===== src/core/clock_ctrl_pkg.sv =====
// constants for the synchronous clock prescaler control
// assumes one main clock and a plain register port
package clock_ctrl_pkg;
    // ----------------------------------------
    // register map (plain port addresses)
    // ----------------------------------------
    localparam logic [7:0] ADDR_CPU_SEL = 8'h00;
    localparam logic [7:0] ADDR_PBUS_SEL = 8'h01;
    localparam logic [7:0] ADDR_HS_MASK = 8'h08;
    localparam logic [7:0] ADDR_PBUS_MASK = 8'h09;
    localparam logic [7:0] ADDR_INT_FLAG = 8'h10;
    localparam logic [7:0] ADDR_RESET_CAUSE = 8'h11;
    localparam logic [7:0] ADDR_STATUS = 8'h12;
    // ----------------------------------------
    // fields and reset values
    // ----------------------------------------
    localparam int DIV_W = 3;
    localparam int PRESC_W = 8;
    localparam logic [DIV_W-1:0] DIV_RESET = 3'h0;
    localparam int POWER_MGR_MASK_BIT = 1;
    localparam int FLAG_READY_BIT = 0;
    localparam int CAUSE_POR_BIT = 0;
    localparam logic [7:0] CAUSE_RESET = 8'h01;
    localparam logic [PRESC_W-1:0] BOUNDARY = 8'h7F;
    localparam int MAX_COMMIT_WAIT = 128;
endpackage


===== src/core/sync_clock_prescaler_control.sv =====
// synchronous clock prescaler control with gated module branches
// assumes supply_stable and main_clock_ready come from other domains
//
// Chosen here: the register offsets and the plain strobed port.
`timescale 1ns/1ps

// Function
// - power manager bus clock off until reset
// - one shared 8-bit prescaler feeds all clocks
// - stopped processor clock runs no instructions
// - high-speed bus follows processor, runs in sleep
// - gate per high-speed bus module branch
// - peripheral clocks divided, run during sleep
// - gate per peripheral bus module branch
// - debugger halt leaves control logic running
// - debug mode keeps all clocks in sleep
// - writable registers honour write protection
// - debugger writes bypass write protection
// - power-on sets cause bit, active mode
// - main clock ready before processor starts
// - reset selects undivided main clock
// - block always enabled, no disable
// - processor rate is main over 2^div
// - peripheral rate is main over 2^div
// - selects writable while modules keep running
// - new dividers apply to all together
// - unchanged divider keeps its rate
// - system reset held until supply stable
// - ratios from 1 up to 128
// - ready low until change effective
// - mask bit stops or restores branch
module sync_clock_prescaler_control #(
    parameter int NUM_PBUS = 3,
    parameter int PBUS_MODULES = 8,
    parameter int HS_MODULES = 8,
    parameter logic [HS_MODULES-1:0] HS_MASK_RESET = 8'hFF,
    parameter logic [NUM_PBUS*PBUS_MODULES-1:0] PBUS_MASK_RESET =
        24'h0000FF
) (
    input wire logic clock,
    input wire logic reset,
    input wire logic [7:0] address,
    input wire logic [31:0] write_data,
    input wire logic write_strobe,
    input wire logic read_strobe,
    input wire logic write_protect,
    input wire logic debug_access,
    input wire logic debug_mode,
    input wire logic sleep_request,
    input wire logic supply_stable,
    input wire logic main_clock_ready,
    output logic [31:0] read_data,
    output logic cpu_clock_en,
    output logic hsbus_clock_en,
    output logic [HS_MODULES-1:0] hsbus_module_en,
    output logic [NUM_PBUS-1:0] pbus_clock_en,
    output logic [NUM_PBUS*PBUS_MODULES-1:0] pbus_module_en,
    output logic clock_ready,
    output logic system_reset
);
    // ----------------------------------------
    // elaboration checks
    // ----------------------------------------
    if (NUM_PBUS < 1 || NUM_PBUS > 7) begin : g_bad_bus
        $error("NUM_PBUS must be 1 to 7");
    end
    if (PBUS_MODULES <= clock_ctrl_pkg::POWER_MGR_MASK_BIT ||
        PBUS_MODULES > 32 || HS_MODULES < 1 ||
        HS_MODULES > 32) begin : g_bad_mod
        $error("module counts out of range");
    end

    // ----------------------------------------
    // state
    // ----------------------------------------
    typedef logic [clock_ctrl_pkg::DIV_W-1:0] div_t;
    typedef struct packed {
        logic [1:0] sync_a;
        logic [1:0] sync_b;
        logic [clock_ctrl_pkg::PRESC_W-1:0] cnt;
        div_t cpu_div;
        div_t cpu_new;
        logic [NUM_PBUS-1:0][clock_ctrl_pkg::DIV_W-1:0] pb_div;
        logic [NUM_PBUS-1:0][clock_ctrl_pkg::DIV_W-1:0] pb_new;
        logic pending;
        logic [HS_MODULES-1:0] hs_mask;
        logic [NUM_PBUS-1:0][PBUS_MODULES-1:0] pb_mask;
        logic [7:0] cause;
        logic booted;
        logic sys_reset;
        logic cpu_en;
        logic hs_en;
        logic [HS_MODULES-1:0] hs_mod_en;
        logic [NUM_PBUS-1:0] pb_en;
        logic [NUM_PBUS-1:0][PBUS_MODULES-1:0] pb_mod_en;
        logic ready;
        logic [31:0] rdata;
    } state_t;

    state_t state_r;
    state_t state_nxt;
    logic cpu_tick;
    logic [NUM_PBUS-1:0] pb_tick;
    logic boundary;
    logic pm_clock_on;

    // tick when the low div bits of the prescaler are all ones
    function automatic logic tick_at(
        input logic [clock_ctrl_pkg::PRESC_W-1:0] cnt,
        input div_t div);
        logic [clock_ctrl_pkg::PRESC_W-1:0] m;
        m = clock_ctrl_pkg::PRESC_W'((9'h001 << div) - 9'h001);
        return (cnt & m) == m;
    endfunction

    // ----------------------------------------
    // divided clock ticks
    // ----------------------------------------
    // all branches tap the one shared counter
    assign cpu_tick = tick_at(state_r.cnt, state_r.cpu_div);
    genvar gi;
    for (gi = 0; gi < NUM_PBUS; gi++) begin : g_pbus
        assign pb_tick[gi] =
            tick_at(state_r.cnt, state_r.pb_div[gi]);
    end
    // all-ones low bits is an edge of every ratio
    assign boundary = state_r.cnt[6:0] == clock_ctrl_pkg::BOUNDARY[6:0];
    assign pm_clock_on =
        state_r.pb_mask[0][clock_ctrl_pkg::POWER_MGR_MASK_BIT];

    // ----------------------------------------
    // next state
    // ----------------------------------------
    always_comb begin
        logic wr_ok;
        logic prot_ok;
        logic [31:0] rd;
        wr_ok = 1'b0;
        prot_ok = 1'b0;
        rd = 32'h0;
        state_nxt = state_r;
        // two-flop synchronisers for the foreign levels
        state_nxt.sync_a = {state_r.sync_a[0], supply_stable};
        state_nxt.sync_b = {state_r.sync_b[0], main_clock_ready};
        state_nxt.sys_reset = !state_r.sync_a[1];
        // processor waits for the calibrated main clock
        if (state_r.sync_b[1] && !state_r.sys_reset) begin
            state_nxt.booted = 1'b1;
        end
        // free running shared prescaler, never disabled
        state_nxt.cnt = state_r.cnt + 8'h01;
        // commit all new dividers together on a boundary
        if (state_r.pending && boundary) begin
            state_nxt.cpu_div = state_r.cpu_new;
            state_nxt.pb_div = state_r.pb_new;
            state_nxt.pending = 1'b0;
        end
        // register writes; no access once own clock is off
        wr_ok = write_strobe && pm_clock_on;
        prot_ok = wr_ok && (!write_protect || debug_access);
        if (prot_ok && !state_r.pending &&
            address == clock_ctrl_pkg::ADDR_CPU_SEL) begin
            state_nxt.cpu_new = write_data[2:0];
            state_nxt.pending = 1'b1;
        end
        for (int i = 0; i < NUM_PBUS; i++) begin
            if (prot_ok &&
                address == clock_ctrl_pkg::ADDR_PBUS_SEL + 8'(i)) begin
                state_nxt.pb_new[i] = write_data[2:0];
                state_nxt.pending = 1'b1;
                // a write on the commit edge joins that commit
                if (state_r.pending && boundary) begin
                    state_nxt.pb_div[i] = write_data[2:0];
                    state_nxt.pending = 1'b0;
                end
            end
            if (prot_ok &&
                address == clock_ctrl_pkg::ADDR_PBUS_MASK + 8'(i)) begin
                state_nxt.pb_mask[i] =
                    write_data[PBUS_MODULES-1:0];
            end
        end
        if (prot_ok && address == clock_ctrl_pkg::ADDR_HS_MASK) begin
            state_nxt.hs_mask = write_data[HS_MODULES-1:0];
        end
        state_nxt.ready = !state_nxt.pending;
        // processor stops in sleep unless debugging
        state_nxt.cpu_en = cpu_tick && state_r.booted &&
            (!sleep_request || debug_mode);
        state_nxt.hs_en = cpu_tick;
        state_nxt.hs_mod_en = {HS_MODULES{cpu_tick}} &
            state_r.hs_mask;
        state_nxt.pb_en = pb_tick;
        for (int i = 0; i < NUM_PBUS; i++) begin
            state_nxt.pb_mod_en[i] = {PBUS_MODULES{pb_tick[i]}} &
                state_r.pb_mask[i];
        end
        // read mux, data valid in the next cycle only
        case (address)
            clock_ctrl_pkg::ADDR_CPU_SEL: rd = 32'(state_r.cpu_new);
            clock_ctrl_pkg::ADDR_HS_MASK: rd = 32'(state_r.hs_mask);
            clock_ctrl_pkg::ADDR_INT_FLAG:
                rd[clock_ctrl_pkg::FLAG_READY_BIT] = state_r.ready;
            clock_ctrl_pkg::ADDR_RESET_CAUSE: rd = 32'(state_r.cause);
            clock_ctrl_pkg::ADDR_STATUS:
                rd = {29'h0, state_r.sys_reset, state_r.booted,
                    state_r.pending};
            default: rd = 32'h0;
        endcase
        for (int i = 0; i < NUM_PBUS; i++) begin
            if (address == clock_ctrl_pkg::ADDR_PBUS_SEL + 8'(i)) begin
                rd = 32'(state_r.pb_new[i]);
            end
            if (address == clock_ctrl_pkg::ADDR_PBUS_MASK + 8'(i)) begin
                rd = 32'(state_r.pb_mask[i]);
            end
        end
        state_nxt.rdata = (read_strobe && pm_clock_on) ? rd : 32'h0;
    end

    // ----------------------------------------
    // state register
    // ----------------------------------------
    always_ff @(posedge clock) begin
        if (reset) begin
            state_r <= '0;
            state_r.cpu_div <= clock_ctrl_pkg::DIV_RESET;
            state_r.cpu_new <= clock_ctrl_pkg::DIV_RESET;
            state_r.hs_mask <= HS_MASK_RESET;
            state_r.pb_mask <= PBUS_MASK_RESET;
            state_r.cause <= clock_ctrl_pkg::CAUSE_RESET;
            state_r.sys_reset <= 1'b1;
            state_r.ready <= 1'b1;
        end else begin
            state_r <= state_nxt;
        end
    end

    // outputs straight from the state flops
    assign read_data = state_r.rdata;
    assign cpu_clock_en = state_r.cpu_en;
    assign hsbus_clock_en = state_r.hs_en;
    assign hsbus_module_en = state_r.hs_mod_en;
    assign pbus_clock_en = state_r.pb_en;
    assign pbus_module_en = state_r.pb_mod_en;
    assign clock_ready = state_r.ready;
    assign system_reset = state_r.sys_reset;
endmodule // sync_clock_prescaler_control


===== config.mk =====
export PLATFORM = sky130hd
export DESIGN_NAME = sync_clock_prescaler_control
export DESIGN_NICKNAME = d
export VERILOG_FILES = /design/src/core/clock_ctrl_pkg.sv /design/src/core/sync_clock_prescaler_control.sv
export SDC_FILE = /design/constraint.sdc
export NUM_CORES = 1
export LEC_CHECK = 0
export BUFFER_PORTS_ARGS = -buffer_cell sky130_fd_sc_hd__buf_2
export CAP_MARGIN = 20
export CORE_UTILIZATION = 53
export DETAILED_ROUTE_END_ITERATION = 16
export PLACE_DENSITY_LB_ADDON = 0.12
export SETUP_SLACK_MARGIN = 0.05
export SYNTH_ARGS = -nofsm -noshare
export SYNTH_HDL_FRONTEND = slang
export SYNTH_SLANG_ARGS = --single-unit

===== constraint.sdc =====
create_clock -name clock -period 2.3 [get_ports clock]
set_input_delay 0.46 -clock clock [delete_from_list [all_inputs] [get_ports clock]]
set_output_delay 0.46 -clock clock [all_outputs]
set_load 0.03 [all_outputs]

==> flow_results.org <==
** Worst setup path
- Type of element launching the critical path :: register
- Data arrival at the endpoint of the critical path :: 2.50 ns
- The number of buffers and inverters on the critical path is 0.
- The critical path crosses 7 cells after its start point.
- Maximum fanout along the worst path :: 10
- The worst setup path is of the reg -> reg kind.
- The signal on the critical path passes through or3_1 > ha_1 > and2_1 > o21ai_0 > a21oi_1 > a21oi_2 > and3_1.
- Data on the critical path is required at its endpoint by 2.76 ns.
- Critical-path top delay cell :: or3_1
- For this run, the slowest stage of the critical path takes 0.41 ns.
- Logic depth of the worst register-to-register path :: 7
- Top cell family by delay on the critical path :: simple AND/OR/NAND/NOR gates
- CP endpoint kind :: register

** Floorplanning
- Number of placement rows :: 35
- The die is 100 microns tall.
- Die Outline Area :: 10000 sq um
- Number of placed I/O pins :: 121
- Starting utilization of the core area :: 0.549
- The die is 100 microns wide.
- The floorplan step defined a core boundary enclosing 9280 sq um.

** Layout
- Leaving out fill and tap cells, the most frequent cell in the layout is dfxtp_1.
- Number of fillers in the final layout :: 843
- The library cells used most frequently in the layout, excluding fill and tap cells, are 116 x dfxtp_1, 72 x buf_2, 59 x nor2_1, 40 x nand2_1, 33 x mux2i_1.
- Synth-to-layout area growth :: 14.0%
- N_diodes :: 0
- Post-route cell area :: 5810 sq um
- NumNets Final :: 623
- Multi-input combinational cell area :: 2180 sq um
- Of the cells placed in the final design, the portion with a size suffix greater than 1 is 0.233.
- Total area of sequential cells :: 2320 sq um
- For this run, the share of the core covered by cells in the final layout is 0.625.

** Power and ir drop
- Relative contribution of the clock network to total power :: 0.546
- Net Sw Power :: 0.00118 W
- Cell internal power was estimated by the tool at 0.00401 W.
- Maximum VDD drop :: 0.583 mV
- Of the total power, registers draw 0.396.
- Combinational power share :: 0.058
- For this design the static power due to leakage is 2.57 nW.
- Net Sw Frac :: 0.228
- Power per standard cell area :: 894 nW/um^2

** Global route
- GR Overflow Total :: 0
- Global-route wire length before repair :: 17.1 mm
- Number of global-route vias before repair :: 3448
- Initial antenna violation count :: 0
- Maximum number of pins on one net before global-route repair :: 38
- Global Route Usage Sum :: 0.229

** Timing
- Min Clock Period, post-route :: 2.04 ns
- After routing, the total negative slack on setup checks comes to 0 ns.
- Number of hold violations in the final report :: 0
- The number of pins exceeding their max-slew limit in the final report was 0.
- Final setup skew :: 0.00844 ns
- Timing-limited maximum frequency :: 490 MHz
- Relative max-transition margin :: 0.593
- Period Utilization, post-route :: 0.888
- At the pin with the least slew margin, the transition time is 0.606 ns.
- Setup repair after global routing left no endpoint under its margin.
- Setup violations remaining at the end of the flow were counted as 0.

** Route
- The first TritonRoute pass finished after 5 iterations.
- In the final routed layout, each cell accounts on average for 15.0 microns.
- In this run the remaining antenna-violating nets after routing total 0.
- Count of vias placed by the detailed router :: 3721
- For this block, the initial DRC count from the detailed router was 159.
- Using the TritonRoute via totals, the vias-per-cell ratio works out to 5.22.
- Final wirelength :: 10.7 mm
- For this run, design rule violations remaining after detail routing come to 0.

** Logic synthesis
- Of the total synthesized cell area, the portion taken by AND, OR, NAND and NOR gates is 0.206.
- Counting distinct cell types in the post-synthesis netlist gives 46.
- The complex-gate fraction of the synthesized area came to 0.100.
- Number of warnings issued by yosys :: 0
- The portion of synthesized area spent on multiplexers is 0.0914.
- Avg Inst Size Synth :: 9.40 sq um
- Fraction of the mapped netlist area in adder cells :: 0.00491
- Synthesis produced a netlist whose cell count is 542.
- Post-synthesis async set-or-reset flop share :: 0
- Post-synthesis sequential area ratio :: 0.456
- Post-Synth XOR/XNOR Area :: 0.00516
- In this run, synthesis inferred 0 flip-flops with an integrated enable.
- Dominant register cell in the synthesized netlist :: dfxtp_1
- Largest family of logic cells by synthesized area :: simple AND/OR/NAND/NOR gates
- Netlist area before placement :: 5090 sq um
- Counting flops and latches in the post-synthesis netlist gives 116.

** Run
- Across the run, the number of max-cap violations was 0.

** CTS
- After clock tree synthesis, the setup repair step added 0 buffers.
- TritonCTS clock tree :: done
- CTS sink count :: 116
- Clock latency at the later pin of the worst-skew pair :: 0.52 ns
- Inserted Clock Buffers :: 17
- Cell at the root of the clock tree :: clkbuf_8
- Hold buffers post-CTS :: 0
- Buffers from clock root to sink, at most :: 2
- Clk pin slew, worst setup/hold paths :: 0.06 ns
- H-tree levels :: 4

** Placed design
- HPWL Detailed :: 7.45 mm
- Placer congestion estimate :: 0.892
- After detailed placement, the total cell area comes to 5150 sq um.
- Buffers placed on the I/O ports in this run total 72.

** Outcome
- Outcome :: finished, final reports clean

** Hold path
- Path category of the worst min-delay check :: in -> reg
- Cell depth of the worst min-delay path :: 2
[state kept, by name (all words and copies together), names as in the netlist]
register         cells
clock_ready          1
cpu_clock_en         1
hsbus_clock_en       1
hsbus_module_en      8
pbus_clock_en        3
pbus_module_en      24
pm_clock_on          1
read_data            8
state_nxt            2
state_r             66
system_reset         1
[final cells by class]
type | count | area share
well taps | 129 | 0.0278
multi-input cells | 340 | 0.376
clock inverters | 14 | 0.0386
clock buffers | 18 | 0.0720
repair buffers | 85 | 0.0789
inverters | 11 | 0.00711
flip-flops and latches | 116 | 0.400
[cell families (layout without fill, tap and decap cells)]
| kind of cell | after synthesis | in the layout |
|---|---|---|
| DFF | 116 | 116 |
| buffers and inverters | 109 | 128 |
| other | 1 | 24 |
| and+or+nand+nor | 198 | 198 |
| xor gates and xnor gates | 3 | 3 |
| adders and majority gates | 2 | 2 |
| muxes | 39 | 39 |
| AOI/OAI and AO/OA | 74 | 74 |
[timing repair]
item,CTS,global route
gates resized for setup,1,1
setup endpoints to repair,8,9
pin swaps,0,0
[Yosys cell counts (9+ instances only)]
library cell	n	area, sq um
a21oi_1	18	90.1
and2_1	31	194
and3_1	12	75.1
buf_2	10	50.1
buf_4	70	526
clkbuf_1	15	56.3
dfxtp_1	116	2320
inv_1	11	41.3
mux2i_1	33	330
nand2_1	40	150
nand3b_1	9	67.6
nor2_1	59	221
nor2b_1	12	75.1
o21ai_0	18	90.1
[metrics by stage]
stage / hold slack, ns / setup slack (ns) / power (W) / std cells
2_1_floorplan: 0.356 / 0.353 / 0.00237 / 565
3_3_place_gp: 0.357 / 0.129 / 0.00239 / 681
3_5_place_dp: 0.368 / 0.0714 / 0.00240 / 681
4_1_cts: 0.134 / 0.115 / 0.00523 / 713
5_1_grt: 0.135 / 0.0816 / 0.00535 / 713
6_report: 0.146 / 0.257 / 0.00519 / 713
[per-layer routing]
metal | part of all wire | track usage | vias to the layer above
li1 | - | - | 1818
met1 | 0.41 | 0.263 | 1745
met2 | 0.51 | 0.404 | 133
met3 | 0.063 | 0.0613 | 25
met4 | 0.021 | 0.0914 | 0
met5 | 0 | 0 | -
[worst register-to-register path, stage by stage (launching register included)]
cell and delay (ns):
dfxtp_1 0.39, or3_1 0.41, ha_1 0.27, and2_1 0.18, o21ai_0 0.17, a21oi_1 0.11
a21oi_2 0.25, and3_1 0.21
[worst paths after layout]
kind | start | to | slack (ns)
hold / removal | main_clock_ready | state_nxt[146] | 0.15
setup / recovery | state_r[129] | pbus_module_en[19] | 0.26
hold reg to reg | state_r[148] | system_reset | 0.38
setup reg to reg | state_r[129] | pbus_module_en[19] | 0.26
[power groups by stage]
stage	Combinational (W)	Sequential [W]	Clock, W
after detailed placement	0.000299	0.00210	0
after floorplan	0.000274	0.00209	0
final	0.000303	0.00205	0.00283
after CTS	0.000302	0.00205	0.00287
after global routing	0.000327	0.00206	0.00297
after global placement	0.000296	0.00210	0
No activity file was read; power rests on OpenSTA's default activity.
+ + + + +
Wherever the string "gates" appears in a line of the records above, copy that line.

:: WRITTEN ANSWER ::
- Top cell family by delay on the critical path :: simple AND/OR/NAND/NOR gates
- Of the total synthesized cell area, the portion taken by AND, OR, NAND and NOR gates is 0.206.
- Largest family of logic cells by synthesized area :: simple AND/OR/NAND/NOR gates
| xor gates and xnor gates | 3 | 3 |
| adders and majority gates | 2 | 2 |
gates resized for setup,1,1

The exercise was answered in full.